I wonder, though, if a crypto-freak can get a ton of these cards and crack the pseudorandom number generators behind the one-time pads for all of them.
BTW - it protects the customer (us) as well as the merchants, because the fraud protection usually has an annual cap (e.g. on some AMEX cards it is $1k and after that you're on your own).
Federal law states that you are not liable for any fraud from a stolen credit card if you report it as stolen before the fraud occurs. If you report it after the fraud occurs you are liable up to a maximum of
$50. This is a federal law, the card companies can't put an annual cap on it. I recently had AMEX cover over $3000 worth of fraud on my card and the only questions they asked were about if I had any involvement or profit from it.
ATM debit cards are a different story - you can be liable for much more.
http://www.ftc.gov/bcp/conline/pubs/credit/atmcard.htm
I can see this kind of technology making cards that act as electronic wallets such as Chipper here in Holland much more attractive than at present. If I can see exactly how much is in my "wallet" without having to go to some terminal or vending machine then I will be a lot more inclined to actually use such a card.

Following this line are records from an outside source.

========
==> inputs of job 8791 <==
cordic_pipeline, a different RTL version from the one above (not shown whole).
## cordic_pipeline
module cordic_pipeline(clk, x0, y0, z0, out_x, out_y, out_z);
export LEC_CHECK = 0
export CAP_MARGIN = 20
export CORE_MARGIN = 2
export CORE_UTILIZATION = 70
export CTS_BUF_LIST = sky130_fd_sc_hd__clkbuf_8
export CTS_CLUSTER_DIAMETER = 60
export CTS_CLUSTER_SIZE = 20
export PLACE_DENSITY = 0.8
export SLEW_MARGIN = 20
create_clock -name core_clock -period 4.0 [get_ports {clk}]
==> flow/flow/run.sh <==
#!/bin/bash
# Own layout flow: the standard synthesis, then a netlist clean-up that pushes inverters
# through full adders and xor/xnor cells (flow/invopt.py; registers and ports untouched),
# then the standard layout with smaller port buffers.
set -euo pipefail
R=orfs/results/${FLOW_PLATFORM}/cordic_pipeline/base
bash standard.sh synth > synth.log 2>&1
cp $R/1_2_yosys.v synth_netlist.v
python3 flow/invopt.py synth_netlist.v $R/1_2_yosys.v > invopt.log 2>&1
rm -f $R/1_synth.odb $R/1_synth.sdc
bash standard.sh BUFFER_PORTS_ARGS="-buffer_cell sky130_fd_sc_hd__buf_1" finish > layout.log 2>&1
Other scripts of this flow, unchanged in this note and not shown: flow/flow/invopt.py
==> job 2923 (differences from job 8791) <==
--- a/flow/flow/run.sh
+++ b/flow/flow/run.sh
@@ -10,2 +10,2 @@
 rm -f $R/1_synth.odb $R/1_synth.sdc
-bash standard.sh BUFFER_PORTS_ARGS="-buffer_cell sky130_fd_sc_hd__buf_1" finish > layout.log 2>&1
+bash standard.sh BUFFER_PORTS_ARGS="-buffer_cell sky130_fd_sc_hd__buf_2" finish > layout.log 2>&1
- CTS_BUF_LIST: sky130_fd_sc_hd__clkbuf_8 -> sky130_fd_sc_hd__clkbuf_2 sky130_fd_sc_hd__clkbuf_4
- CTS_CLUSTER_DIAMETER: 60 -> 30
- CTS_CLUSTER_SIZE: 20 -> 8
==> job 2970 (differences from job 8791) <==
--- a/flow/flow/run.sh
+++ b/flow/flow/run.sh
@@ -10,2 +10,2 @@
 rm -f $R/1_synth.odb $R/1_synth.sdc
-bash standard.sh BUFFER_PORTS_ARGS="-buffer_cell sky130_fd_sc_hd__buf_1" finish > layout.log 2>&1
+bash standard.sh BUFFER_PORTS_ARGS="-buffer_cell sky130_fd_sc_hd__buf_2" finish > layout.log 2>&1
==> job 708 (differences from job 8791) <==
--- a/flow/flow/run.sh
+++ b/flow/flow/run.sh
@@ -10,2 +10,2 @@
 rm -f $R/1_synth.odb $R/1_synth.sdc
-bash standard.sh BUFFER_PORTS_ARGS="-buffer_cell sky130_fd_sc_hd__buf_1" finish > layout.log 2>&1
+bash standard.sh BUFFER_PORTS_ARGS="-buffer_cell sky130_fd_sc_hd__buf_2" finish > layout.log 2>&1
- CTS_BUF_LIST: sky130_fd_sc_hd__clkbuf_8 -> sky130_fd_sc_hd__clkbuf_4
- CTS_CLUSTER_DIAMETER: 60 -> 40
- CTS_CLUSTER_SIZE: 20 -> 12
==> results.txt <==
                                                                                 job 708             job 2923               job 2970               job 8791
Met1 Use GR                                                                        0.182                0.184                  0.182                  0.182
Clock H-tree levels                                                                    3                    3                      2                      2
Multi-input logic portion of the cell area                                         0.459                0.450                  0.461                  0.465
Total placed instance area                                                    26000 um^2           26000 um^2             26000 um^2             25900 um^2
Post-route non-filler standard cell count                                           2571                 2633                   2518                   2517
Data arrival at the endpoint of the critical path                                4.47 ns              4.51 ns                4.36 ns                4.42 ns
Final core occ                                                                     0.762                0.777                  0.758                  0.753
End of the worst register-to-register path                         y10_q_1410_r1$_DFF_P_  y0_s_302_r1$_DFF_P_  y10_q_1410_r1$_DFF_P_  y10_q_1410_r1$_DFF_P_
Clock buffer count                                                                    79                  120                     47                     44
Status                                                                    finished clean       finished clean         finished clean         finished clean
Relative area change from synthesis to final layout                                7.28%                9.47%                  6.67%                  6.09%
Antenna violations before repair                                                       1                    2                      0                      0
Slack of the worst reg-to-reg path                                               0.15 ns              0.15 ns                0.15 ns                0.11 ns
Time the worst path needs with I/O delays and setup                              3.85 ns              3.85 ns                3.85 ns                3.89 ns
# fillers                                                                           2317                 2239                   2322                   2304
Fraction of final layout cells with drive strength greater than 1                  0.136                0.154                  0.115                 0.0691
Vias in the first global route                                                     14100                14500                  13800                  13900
Background: an optimization exercise with open tools, aiming at small area, a short achievable clock period and few clock cycles. Do not read the settings as production practice.
In this exercise RTL edits were held to simulation tests only and were not proved equivalent to the original.
Power and IR drop assume default switching activity.

## cpu
module cpu(
    input  logic        clk,
    input  logic        reset,
    output logic [12:0] imem_addr,
    input  logic [31:0] imem_rdata,
    output logic [16:0] dmem_addr,
    output logic        dmem_we,
    output logic [31:0] dmem_wdata,
    input  logic [31:0] dmem_rdata,
    output logic        halted
);
For scale: about 5,000 cells after synthesis, ~130 I/O pins, roughly 0.064 mm^2 of cells after synthesis.
clock: 14.0 ns
lec_check: 0
cap_margin: 20
core_margin: 2
core_utilization: 40
cts_cluster_diameter: 150
cts_cluster_size: 20
place_density: 0.55
slew_margin: 20
synth_hierarchical: 1
standard.sh (not shown) runs the stock make flow with config.mk's settings and CLKGATE_MAP_FILE= SYNTH_SCRIPT=/design/flow/synth_recipe.tcl, a recipe that flattens the netlist after the stock synthesis.
==> flow/flow/run.sh <==
#!/bin/bash
# Standard layout, with timing repair told to aim for a setup slack margin well above
# the design's (the clock period and constraints stay the design's). Each step's log
# is kept in this folder.
set -euo pipefail
MARGIN=${MARGIN:-10.0}
bash standard.sh synth > synth.log 2>&1
bash standard.sh SETUP_SLACK_MARGIN=$MARGIN finish > layout.log 2>&1
Testbench counts at the start, summed over its fixed seeds: cycles 49,418.
==> next run, changes <==
PLACE_DENSITY = 0.62   (was 0.55)
What happened: Register-to-register slack gets worse by 0.04 ns; fmax drops by 0.64%; count of clock-buffer cells in the layout falls by 7; non-clock buffer count decreases by 15; area after synthesis is unchanged; worst hold slack gains 0.0049 ns; combinational power hardly moves; routed wire length fell by 1.6%.
==> next run, changes <==
--- a/flow/flow/run.sh
+++ b/flow/flow/run.sh
@@ -6 +6 @@
-MARGIN=${MARGIN:-10.0}
+MARGIN=${MARGIN:-9.7}
PLACE_DENSITY = 0.55   (was 0.62)
Cell area falls by 2.9%.
Sequential cell count is unchanged.
Die area does not change.
Sequential share of layout area rises by 1.3 points.
Final cell count falls by 0.87%.

---

Another version of the RTL of cpu (not shown whole).
Size in the first run: ~130 I/O pins.
==> flow/config.mk <==
export PLATFORM = sky130hd
export DESIGN_NAME = cpu
export DESIGN_NICKNAME = cpu
export VERILOG_FILES = /design/flow/design.v
export SDC_FILE = /design/flow/constraint.sdc
export NUM_CORES = 4
export LEC_CHECK = 0
export CAP_MARGIN = 20
export CORE_MARGIN = 2
export CORE_UTILIZATION = 35
export CTS_CLUSTER_DIAMETER = 150
export CTS_CLUSTER_SIZE = 20
export PLACE_DENSITY = 0.5
export SLEW_MARGIN = 20
export SYNTH_HIERARCHICAL = 1
==> flow/constraint.sdc <==
create_clock -name core_clock -period 14.0 [get_ports {clk}]
set_input_delay 2.8000 -clock core_clock [delete_from_list [all_inputs] [get_ports {clk}]]
set_output_delay 2.8000 -clock core_clock [all_outputs]
set_load 0.01 [all_outputs]
==> flow/flow/run.sh <==
#!/bin/bash
# Standard layout, with timing repair told to aim for a setup slack margin well above
# the design's (the clock period and constraints stay the design's). Each step's log
# is kept in this folder.
set -euo pipefail
MARGIN=${MARGIN:-10.0}
bash standard.sh synth > synth.log 2>&1
bash standard.sh SETUP_SLACK_MARGIN=$MARGIN finish > layout.log 2>&1
Testbench counts at the start, summed over its fixed seeds: cycles 49,465.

Maybe we'll finally be able to get rid of the loose change in our pockets.
# 24 - You sound like a disciple of Steve Gipson!
#28: No, i just finished rereading cryptonomicon, and part of the plot involved someone cracking a one-time pad, so that got me thinking....
In each instance where this technology is implemented, as it currently stands, it will serve to take away the ability of the blind and visually impaired to do business. We must absolutely insist on equally accessible alternatives!
Citi Bank offers me a much better way to shop online without worries: Virtual Account Numbers. They generate for you a new CC# (when you ask for one), that will be used only for one merchant (eventually for only one transaction).
That's real protection: the merchand doesn't need to have special features for processing CCs, like the Verified by Visa crap.
This will not be a good thing for the blind and visually impaired community. We must have something we can work with. This would be a step back in doing things and being independent.
Although I'm blind, I can shop online, and that has made a huge difference for me. This kind of card would be useless and take away that ability. 0 stars.
Wonder why cant everything (including CC) be part of the mobile phone. So basically, whether its your CC, ATMcard or any other card...everything is a software.
To communicate with the POS, can use NFC, Bluetooth or any other short range protocol.
Even the OTPs can be generated at the click of your mobile button for online transactions...and yes these OTPs can be read aloud by the mobile.
I am sure you can play mini-Doom on the mobile with other users using bluetooth..else use the shotgun.